# Pulling tail feathers out



## CasperMac (Oct 12, 2020)

Hi all, My 3 year old hen has pulled most of her tail feathers out. Haven't changed her food or surroundings for the past 3 years. She is an inside bird and so very chatty, no changes here. Any idea what the issue could before I start panicking


----------



## Daytontiel (Feb 24, 2019)

Molting? My cockatiels are molting now, they do lost tail feathers from time to time now. Usually bird will not molt all tail feathers at the same time.


----------



## CasperMac (Oct 12, 2020)

Daytontiel said:


> Molting? My cockatiels are molting now, they do lost tail feathers from time to time now. Usually bird will not molt all tail feathers at the same time.

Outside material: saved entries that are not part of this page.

===== config.mk =====
export PLATFORM = sky130hd
export DESIGN_NAME = alu_share_arbiter_flat
export DESIGN_NICKNAME = d
export VERILOG_FILES = /design/src/rtl/alu_pkg.sv /design/src/rtl/alu_share_arbiter_if.sv /design/src/rtl/alu.sv /design/src/rtl/rr_arb2.sv /design/src/rtl/alu_share_arbiter.sv /design/src/flat_wrapper.sv
export SDC_FILE = /design/constraint.sdc
export NUM_CORES = 1
export LEC_CHECK = 0
export ABC_AREA = 0
export BUFFER_PORTS_ARGS = -buffer_cell sky130_fd_sc_hd__buf_2
export CORE_AREA = 2 2 171 173
export CTS_BUF_LIST = sky130_fd_sc_hd__clkbuf_4 sky130_fd_sc_hd__clkbuf_8
export DETAILED_ROUTE_END_ITERATION = 8
export DIE_AREA = 0 0 173 175
export PLACE_DENSITY_LB_ADDON = 0.1
export SLEW_MARGIN = 20
export SYNTH_ARGS = -nofsm -noshare
export SYNTH_HDL_FRONTEND = slang
export SYNTH_HIERARCHICAL = 1
export SYNTH_SLANG_ARGS = --single-unit

===== constraint.sdc =====
create_clock -name i_clk -period 14.1 [get_ports i_clk]
set_clock_uncertainty 0.05 [all_clocks]
set_input_delay 1.41 -clock i_clk [delete_from_list [all_inputs] [get_ports i_clk]]
set_output_delay 1.41 -clock i_clk [all_outputs]
set_load 0.05 [all_outputs]

===== src/rtl/alu_pkg.sv =====
// Shared ALU definitions: opsel encodings, requester indices and the
// response-buffer state type used by the shared-ALU arbiter.
package alu_pkg;

  localparam logic [2:0] ALU_ADD  = 3'b000;
  localparam logic [2:0] ALU_SLL  = 3'b001;
  localparam logic [2:0] ALU_SLT  = 3'b010;
  localparam logic [2:0] ALU_SLTX = 3'b011;
  localparam logic [2:0] ALU_XOR  = 3'b100;
  localparam logic [2:0] ALU_SRX  = 3'b101;
  localparam logic [2:0] ALU_OR   = 3'b110;
  localparam logic [2:0] ALU_AND  = 3'b111;

  localparam int unsigned REQ_EXE = 0;
  localparam int unsigned REQ_BR  = 1;

  typedef enum logic {
    BUF_EMPTY = 1'b0,
    BUF_FULL  = 1'b1
  } buf_state_e;

endpackage


===== src/rtl/alu_share_arbiter_if.sv =====
// Request/response bundle between two requesters and the shared-ALU arbiter.
//   slave  : arbiter side (takes requests, returns responses)
//   master : requester side
// Packed fields are {req1, req0}; tags are TAG_W bits per requester.
interface alu_share_arbiter_if #(
  parameter int unsigned TAG_W = 4
) ();

  logic [1:0]         i_req_valid;
  logic [1:0]         o_req_ready;
  logic [5:0]         i_req_opsel;
  logic [1:0]         i_req_sub;
  logic [1:0]         i_req_unsigned;
  logic [1:0]         i_req_arith;
  logic [63:0]        i_req_op1;
  logic [63:0]        i_req_op2;
  logic [2*TAG_W-1:0] i_req_tag;
  logic [1:0]         o_rsp_valid;
  logic [1:0]         i_rsp_ready;
  logic [31:0]        o_rsp_result;
  logic               o_rsp_eq;
  logic               o_rsp_slt;
  logic [TAG_W-1:0]   o_rsp_tag;

  modport slave (
    input  i_req_valid, i_req_opsel, i_req_sub, i_req_unsigned, i_req_arith,
           i_req_op1, i_req_op2, i_req_tag, i_rsp_ready,
    output o_req_ready, o_rsp_valid, o_rsp_result, o_rsp_eq, o_rsp_slt,
           o_rsp_tag
  );

  modport master (
    output i_req_valid, i_req_opsel, i_req_sub, i_req_unsigned, i_req_arith,
           i_req_op1, i_req_op2, i_req_tag, i_rsp_ready,
    input  o_req_ready, o_rsp_valid, o_rsp_result, o_rsp_eq, o_rsp_slt,
           o_rsp_tag
  );

endinterface


===== src/rtl/alu.sv =====
// Combinational 32-bit ALU.
//   i_opsel    : operation (see alu_pkg)
//   i_sub      : ADD becomes op1 - op2
//   i_unsigned : less-than compare is unsigned (applies to o_slt always)
//   i_arith    : SRX is arithmetic instead of logical
//   i_op1/i_op2: operands; shifts use i_op2[4:0]
//   o_result, o_eq (op1 == op2), o_slt (op1 < op2)
module alu
  import alu_pkg::*;
(
  input  logic [2:0]  i_opsel,
  input  logic        i_sub,
  input  logic        i_unsigned,
  input  logic        i_arith,
  input  logic [31:0] i_op1,
  input  logic [31:0] i_op2,
  output logic [31:0] o_result,
  output logic        o_eq,
  output logic        o_slt
);

  logic [4:0] shamt;
  logic       lt;

  assign shamt = i_op2[4:0];
  assign lt    = i_unsigned ? (i_op1 < i_op2) : ($signed(i_op1) < $signed(i_op2));
  assign o_eq  = (i_op1 == i_op2);
  assign o_slt = lt;

  always_comb begin
    o_result = '0;
    unique case (i_opsel)
      ALU_ADD:  o_result = i_sub ? (i_op1 - i_op2) : (i_op1 + i_op2);
      ALU_SLL:  o_result = i_op1 << shamt;
      ALU_SLT,
      ALU_SLTX: o_result = {31'd0, lt};
      ALU_XOR:  o_result = i_op1 ^ i_op2;
      ALU_SRX:  o_result = i_arith ? 32'($signed(i_op1) >>> shamt) : (i_op1 >> shamt);
      ALU_OR:   o_result = i_op1 | i_op2;
      ALU_AND:  o_result = i_op1 & i_op2;
      default:  o_result = '0;
    endcase
  end

endmodule


===== src/rtl/rr_arb2.sv =====
// Combinational 2-way round-robin grant.
//   i_en    : a slot is available this cycle
//   i_valid : per-requester request
//   i_last  : index of the most recently granted requester
//   o_gnt   : one-hot grant, or 0
module rr_arb2 (
  input  logic       i_en,
  input  logic [1:0] i_valid,
  input  logic       i_last,
  output logic [1:0] o_gnt
);

  always_comb begin
    o_gnt = '0;
    if (i_en) begin
      unique case (i_valid)
        2'b01:   o_gnt = 2'b01;
        2'b10:   o_gnt = 2'b10;
        2'b11:   o_gnt = i_last ? 2'b01 : 2'b10;
        default: o_gnt = '0;
      endcase
    end
  end

endmodule


===== src/rtl/alu_share_arbiter.sv =====
// Shares one ALU between two requesters with round-robin arbitration and a
// one-entry response buffer returned to the owning requester.
//   i_clk   : clock
//   i_rst_n : asynchronous active-low reset
//   bus     : request/response bundle (slave side)
// A response for a request accepted in cycle N is valid in cycle N+1; the
// buffer refills in the same cycle it drains, so throughput is one per cycle.
module alu_share_arbiter
  import alu_pkg::*;
#(
  parameter int unsigned TAG_W = 4
) (
  input  logic           i_clk,
  input  logic           i_rst_n,
  alu_share_arbiter_if.slave bus
);

  buf_state_e       state_q, state_d;
  logic             own_q, own_d;
  logic             last_q, last_d;
  logic [31:0]      result_q, result_d;
  logic             eq_q, eq_d;
  logic             slt_q, slt_d;
  logic [TAG_W-1:0] tag_q, tag_d;

  logic       drain;
  logic       can_accept;
  logic [1:0] gnt;
  logic       accept;
  logic       gsel;

  logic [2:0]       mux_opsel;
  logic             mux_sub, mux_unsigned, mux_arith;
  logic [31:0]      mux_op1, mux_op2;
  logic [TAG_W-1:0] mux_tag;
  logic [31:0]      alu_result;
  logic             alu_eq, alu_slt;

  assign drain      = (state_q == BUF_FULL) && bus.i_rsp_ready[own_q];
  assign can_accept = (state_q == BUF_EMPTY) || drain;

  rr_arb2 u_arb (
    .i_en    (can_accept),
    .i_valid (bus.i_req_valid),
    .i_last  (last_q),
    .o_gnt   (gnt)
  );

  // A grant is only ever issued to a valid requester, so grant == handshake.
  assign accept = |gnt;
  assign gsel   = gnt[1];

  assign mux_opsel    = gsel ? bus.i_req_opsel[5:3] : bus.i_req_opsel[2:0];
  assign mux_sub      = bus.i_req_sub[gsel];
  assign mux_unsigned = bus.i_req_unsigned[gsel];
  assign mux_arith    = bus.i_req_arith[gsel];
  assign mux_op1      = gsel ? bus.i_req_op1[63:32] : bus.i_req_op1[31:0];
  assign mux_op2      = gsel ? bus.i_req_op2[63:32] : bus.i_req_op2[31:0];
  assign mux_tag      = gsel ? bus.i_req_tag[2*TAG_W-1:TAG_W] : bus.i_req_tag[TAG_W-1:0];

  alu u_alu (
    .i_opsel    (mux_opsel),
    .i_sub      (mux_sub),
    .i_unsigned (mux_unsigned),
    .i_arith    (mux_arith),
    .i_op1      (mux_op1),
    .i_op2      (mux_op2),
    .o_result   (alu_result),
    .o_eq       (alu_eq),
    .o_slt      (alu_slt)
  );

  always_ff @(posedge i_clk or negedge i_rst_n) begin
    if (!i_rst_n) begin
      state_q  <= BUF_EMPTY;
      own_q    <= 1'b0;
      last_q   <= 1'b1;
      result_q <= '0;
      eq_q     <= 1'b0;
      slt_q    <= 1'b0;
      tag_q    <= '0;
    end else begin
      state_q  <= state_d;
      own_q    <= own_d;
      last_q   <= last_d;
      result_q <= result_d;
      eq_q     <= eq_d;
      slt_q    <= slt_d;
      tag_q    <= tag_d;
    end
  end

  always_comb begin
    state_d  = state_q;
    own_d    = own_q;
    last_d   = last_q;
    result_d = result_q;
    eq_d     = eq_q;
    slt_d    = slt_q;
    tag_d    = tag_q;
    if (accept) begin
      state_d  = BUF_FULL;
      own_d    = gsel;
      last_d   = gsel;
      result_d = alu_result;
      eq_d     = alu_eq;
      slt_d    = alu_slt;
      tag_d    = mux_tag;
    end else if (drain) begin
      state_d = BUF_EMPTY;
    end
  end

  always_comb begin
    bus.o_req_ready  = gnt;
    bus.o_rsp_valid  = '0;
    if (state_q == BUF_FULL) begin
      bus.o_rsp_valid = own_q ? 2'b10 : 2'b01;
    end
    bus.o_rsp_result = result_q;
    bus.o_rsp_eq     = eq_q;
    bus.o_rsp_slt    = slt_q;
    bus.o_rsp_tag    = tag_q;
  end

endmodule


===== src/flat_wrapper.sv =====
// flat-port wrapper written by rule: the top's interface ports become plain ports
module alu_share_arbiter_flat import alu_pkg::*;
#(
  parameter int unsigned TAG_W = 4
)
  (i_clk, i_rst_n, bus_i_req_valid, bus_i_req_opsel, bus_i_req_sub, bus_i_req_unsigned, bus_i_req_arith, bus_i_req_op1, bus_i_req_op2, bus_i_req_tag, bus_i_rsp_ready, bus_o_req_ready, bus_o_rsp_valid, bus_o_rsp_result, bus_o_rsp_eq, bus_o_rsp_slt, bus_o_rsp_tag);
  alu_share_arbiter_if #(.TAG_W(TAG_W)) bus_i ();
  input  logic i_clk;
  input  logic i_rst_n;
  input wire logic [$bits(bus_i.i_req_valid)-1:0] bus_i_req_valid;
  input wire logic [$bits(bus_i.i_req_opsel)-1:0] bus_i_req_opsel;
  input wire logic [$bits(bus_i.i_req_sub)-1:0] bus_i_req_sub;
  input wire logic [$bits(bus_i.i_req_unsigned)-1:0] bus_i_req_unsigned;
  input wire logic [$bits(bus_i.i_req_arith)-1:0] bus_i_req_arith;
  input wire logic [$bits(bus_i.i_req_op1)-1:0] bus_i_req_op1;
  input wire logic [$bits(bus_i.i_req_op2)-1:0] bus_i_req_op2;
  input wire logic [$bits(bus_i.i_req_tag)-1:0] bus_i_req_tag;
  input wire logic [$bits(bus_i.i_rsp_ready)-1:0] bus_i_rsp_ready;
  output wire logic [$bits(bus_i.o_req_ready)-1:0] bus_o_req_ready;
  output wire logic [$bits(bus_i.o_rsp_valid)-1:0] bus_o_rsp_valid;
  output wire logic [$bits(bus_i.o_rsp_result)-1:0] bus_o_rsp_result;
  output wire logic [$bits(bus_i.o_rsp_eq)-1:0] bus_o_rsp_eq;
  output wire logic [$bits(bus_i.o_rsp_slt)-1:0] bus_o_rsp_slt;
  output wire logic [$bits(bus_i.o_rsp_tag)-1:0] bus_o_rsp_tag;
  assign bus_i.i_req_valid = bus_i_req_valid;
  assign bus_i.i_req_opsel = bus_i_req_opsel;
  assign bus_i.i_req_sub = bus_i_req_sub;
  assign bus_i.i_req_unsigned = bus_i_req_unsigned;
  assign bus_i.i_req_arith = bus_i_req_arith;
  assign bus_i.i_req_op1 = bus_i_req_op1;
  assign bus_i.i_req_op2 = bus_i_req_op2;
  assign bus_i.i_req_tag = bus_i_req_tag;
  assign bus_i.i_rsp_ready = bus_i_rsp_ready;
  assign bus_o_req_ready = bus_i.o_req_ready;
  assign bus_o_rsp_valid = bus_i.o_rsp_valid;
  assign bus_o_rsp_result = bus_i.o_rsp_result;
  assign bus_o_rsp_eq = bus_i.o_rsp_eq;
  assign bus_o_rsp_slt = bus_i.o_rsp_slt;
  assign bus_o_rsp_tag = bus_i.o_rsp_tag;
  alu_share_arbiter #(.TAG_W(TAG_W)) u_core (.i_clk(i_clk), .i_rst_n(i_rst_n), .bus(bus_i));
endmodule

==> results.md <==
* Register area at about 1000 um2
* Post-synthesis instance area at around 11,000 um2
* Number of port buffers at slightly below 200
* Post-synth top cells: o21ai_0, nand2_1, a21oi_1, nor2_1, inv_1
* Synth cell types at 75
* Sequential share of the synthesized area at approximately 9%
* Later-pin clock latency in the skew report at a little over 0.3 ns
* Unrepaired setup endpoints after global routing: false
* Number of fill cells in the layout at a little over 3,000
* CTS Sinks at 41
* Post-Place Setup Slack at ~6.6 ns
* Final WL at a little over 50,000 um
* Synth Register Bits at between 40 and 50
* Critical path required time at 14.25 ns
* Max cap viols at 0
* # Post-CTS Setup Buffers at 0
* Final hold violations at 0
* Die H at ~180 um
* Ys flop type: dfrtp_1
* First-pass GRT wire length at 74,700 um
* Total number of vias at about 13,000
* Power Dens Cells at between 150 and 200 nW/um2
* Mapped Cells at 1,544
* Setup_tns at 0 ns
* Worst-path cell chain: buf_2 -> mux2i_1 -> nand2_1 -> nand2_1 -> a21oi_4 -> buf_4 -> buf_4 -> mux2_2 -> buf_4 -> inv_1 -> ha_1 -> nor2_1 -> nand2_1 -> o21ai_0 -> nor2_1 -> o21ai_0 -> a21oi_1 -> o21ai_0 -> xnor2_1 -> a211o_1 -> mux2_4
* Full die area at 30,300 um2
* Top cell type's share of synthesized area at a little over a tenth
* Flop2flop setup slack at around 7.5 ns
* Setup crit end kind: register
* Crit-path max FO at between 40 and 50
* Vias in the first global route at roughly 12,000
* Nets at approximately 1,900
* H-Tree Depth at 2
* Slew HR at 33.9%
* Area leader, netlist: ha_1
* CTS resizes at 0
* DIE WIDTH at around 170 um
* Min Tclk post-route at approximately 7.2 ns
* EDFF count, synth at 0
* Initial drt markers at between 1,000 and 1,500
* VDD IR max at 0.0608 mV
* CORE AREA at around 28,000 um2
* Final setup violation count at 0
* Root buf cell: clkbuf_8
* Syn_area_per_cell at roughly 7.3 um2
* Synth top area cells: ha_1, mux2_2, dfrtp_1
* Data arrival time of the worst path at 7.39 ns
* Via density at slightly above 6
* Initial antenna violation count at 1
* Cts bufs inserted at 5
* Status: finished clean
* Final Slew Violations at 0
* F_max at between 0.1 and 0.15 GHz
* Max stage delay cell, worst path: o21ai_0
* Num rows at between 60 and 70
* IO Pins at slightly below 200
* Worst hold path type: register to register
* Drt pass-1 iters at 9
* Worst Max-Slew Pin Slew at between 0.9 and 1 ns
* WL per Instance at 24.8 um
* All-layer global routing usage at 31.9%
* Share of layout cells above drive strength 1 at a little under a quarter
* WS Path Type: primary input to register
* Initial core utilization at a little under 40%
* HPWL after detailed placement at about 40,000 um
* Ys Warns at 6
* Clock Tree Buf Depth at 2
* CTS tree: done
* CP max stage delay at approximately 0.81 ns
* Post-Syn Nets at 1,797
* Pin count of the biggest net entering global routing at 68
* DRC violations left at 0
* Antenna viol nets, final at 0
* Setup ws final at 6.87 ns
* GP Congestion at 0.978
* Most numerous cell in the Yosys netlist: o21ai_0
* Startpoint types: primary input
* Pleak at 0.00574 uW
* Multi-input gate area at approximately 9200 um2
* Area growth from synthesis to layout at 10.6%
* GRT overflow at 0
* Final period util at between 50% and 60%
* Hold-fix buffers, CTS at 0
* Worst-path clk slew at roughly 0.10 ns
* Post-synth ARST share at 100%
## critical path: cells and delay by family
family                     cells  cell delay (ns)
xor gates and xnor gates       1             0.09
adders and majority gates      1             0.44
AOI/OAI and AO/OA              6             2.15
and+or+nand+nor                5             0.74
buffers and inverters          5             1.69
muxes                          3             0.75
## kinds of logic after synthesis
group | synth area share (%)
compound gates | 29.6
simple gates | 15.8
buf+inv | 8.90
mux | 23.2
fa+ha+maj | 11.1
flops | 9.13
xor+xnor | 2.26
## per-stage QoR
| step | util (%) | instance area, um2 | power (uW) | cells | hold WS [ns] |
|---|---|---|---|---|---|
| after detailed placement | 43.4 | 12300 | 2130 | 2024 | 0.447 |
| after CTS | 43.8 | 12400 | 2240 | 2032 | 0.467 |
| final | 43.8 | 12400 | 2290 | 2033 | 0.462 |
| after global placement | 43.4 | 12300 | 2140 | 2024 | 0.439 |
| after floorplan | - | 11300 | 1580 | 1544 | 0.438 |
| after global routing | 43.8 | 12400 | 2410 | 2032 | 0.483 |
## final timing paths
check                                                        from                                       to  cells past startpoint
min reg2reg                u_core/bus.o_rsp_result[2]$_DFFE_PN0P_   u_core/bus.o_rsp_result[2]$_DFFE_PN0P_                      1
max in group asynchronous                                 i_rst_n  u_core/bus.o_rsp_result[16]$_DFFE_PN0P_                      1
min in group asynchronous                                 i_rst_n  u_core/bus.o_rsp_result[15]$_DFFE_PN0P_                      1
max                                            bus_i_rsp_ready[1]  u_core/bus.o_rsp_result[31]$_DFFE_PN0P_                     21
min                        u_core/bus.o_rsp_result[2]$_DFFE_PN0P_   u_core/bus.o_rsp_result[2]$_DFFE_PN0P_                      1
max reg2reg                              u_core/own_q$_DFFE_PN0P_  u_core/bus.o_rsp_result[31]$_DFFE_PN0P_                     20
## cells in the final DEF (no fill, tap or decap), types with 19 or more instances in the layout
| cell | count |
|---|---|
| ha_1 | 97 |
| dfrtp_1 | 40 |
| buf_4 | 20 |
| mux4_2 | 19 |
| a211oi_1 | 32 |
| nand3_1 | 24 |
| a21o_1 | 23 |
| a21oi_1 | 130 |
| o211ai_1 | 20 |
| inv_1 | 119 |
| mux2_2 | 88 |
| nand2_1 | 135 |
| nor3_1 | 36 |
| mux2_4 | 31 |
| buf_2 | 195 |
| mux2i_1 | 73 |
| o21ai_0 | 175 |
| nor2_1 | 127 |
| xnor2_1 | 28 |
## report_power, final
group	internal [uW]	leakage [uW]	total (uW)	switching [uW]
clock	53.1	0.0000544	99.7	46.6
sequential	171	0.000513	211	39.9
combinational	662	0.00517	1980	1320
## layout make-up
type / count / share of cell area (%)
well taps: 384 / 3.86
clock buffers: 5 / 0.553
diodes: 1 / 0.0201
clock inverters: 3 / 0.372
repair buffers: 215 / 9.05
flip-flops and latches: 41 / 8.26
multi-input cells: 1263 / 74.2
inverters: 121 / 3.65
## per-layer routing
layer | share of wire, % | up-vias | track usage (%)
li1 | - | 5820 | -
met1 | 44 | 6107 | 44.2
met2 | 44 | 648 | 50.5
met3 | 9.3 | 94 | 5.83
met4 | 3.1 | 0 | 8.97
met5 | 0 | - | 0
## flip-flops by register name (all words and copies together) (netlist names)
signal / count
u_core/bus.o_rsp_eq: 1
u_core/state_q: 1
u_core/last_q: 1
u_core/own_q: 1
u_core/bus.o_rsp_tag: 4
u_core/bus.o_rsp_slt: 1
u_core/bus.o_rsp_result: 32
Power figures use the tool's default switching activity.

Hi, thank you, I think this is beyond molting, she’s never done this before


----------



## tielfan (Aug 31, 2008)

Birds can release their tail feathers, and will often "drop" their tail if it gets pulled. This helps wild birds escape from a predator that has grabbed them by the tail. She may have dropped the tailfeathers if something happened that made her feel like the tail was being pulled. If she had a night fright, she might have been panicked enough to drop the feathers without anything pulling on them. It'll take about a month for the feathers to grow back.


----------



## Geartmar (Sep 1, 2017)

They usually do it when they're bored. It can also be because of a lack of fresh air or light. Could be an allergy, but it's better to consult a vet to rule out some serious conditions.


----------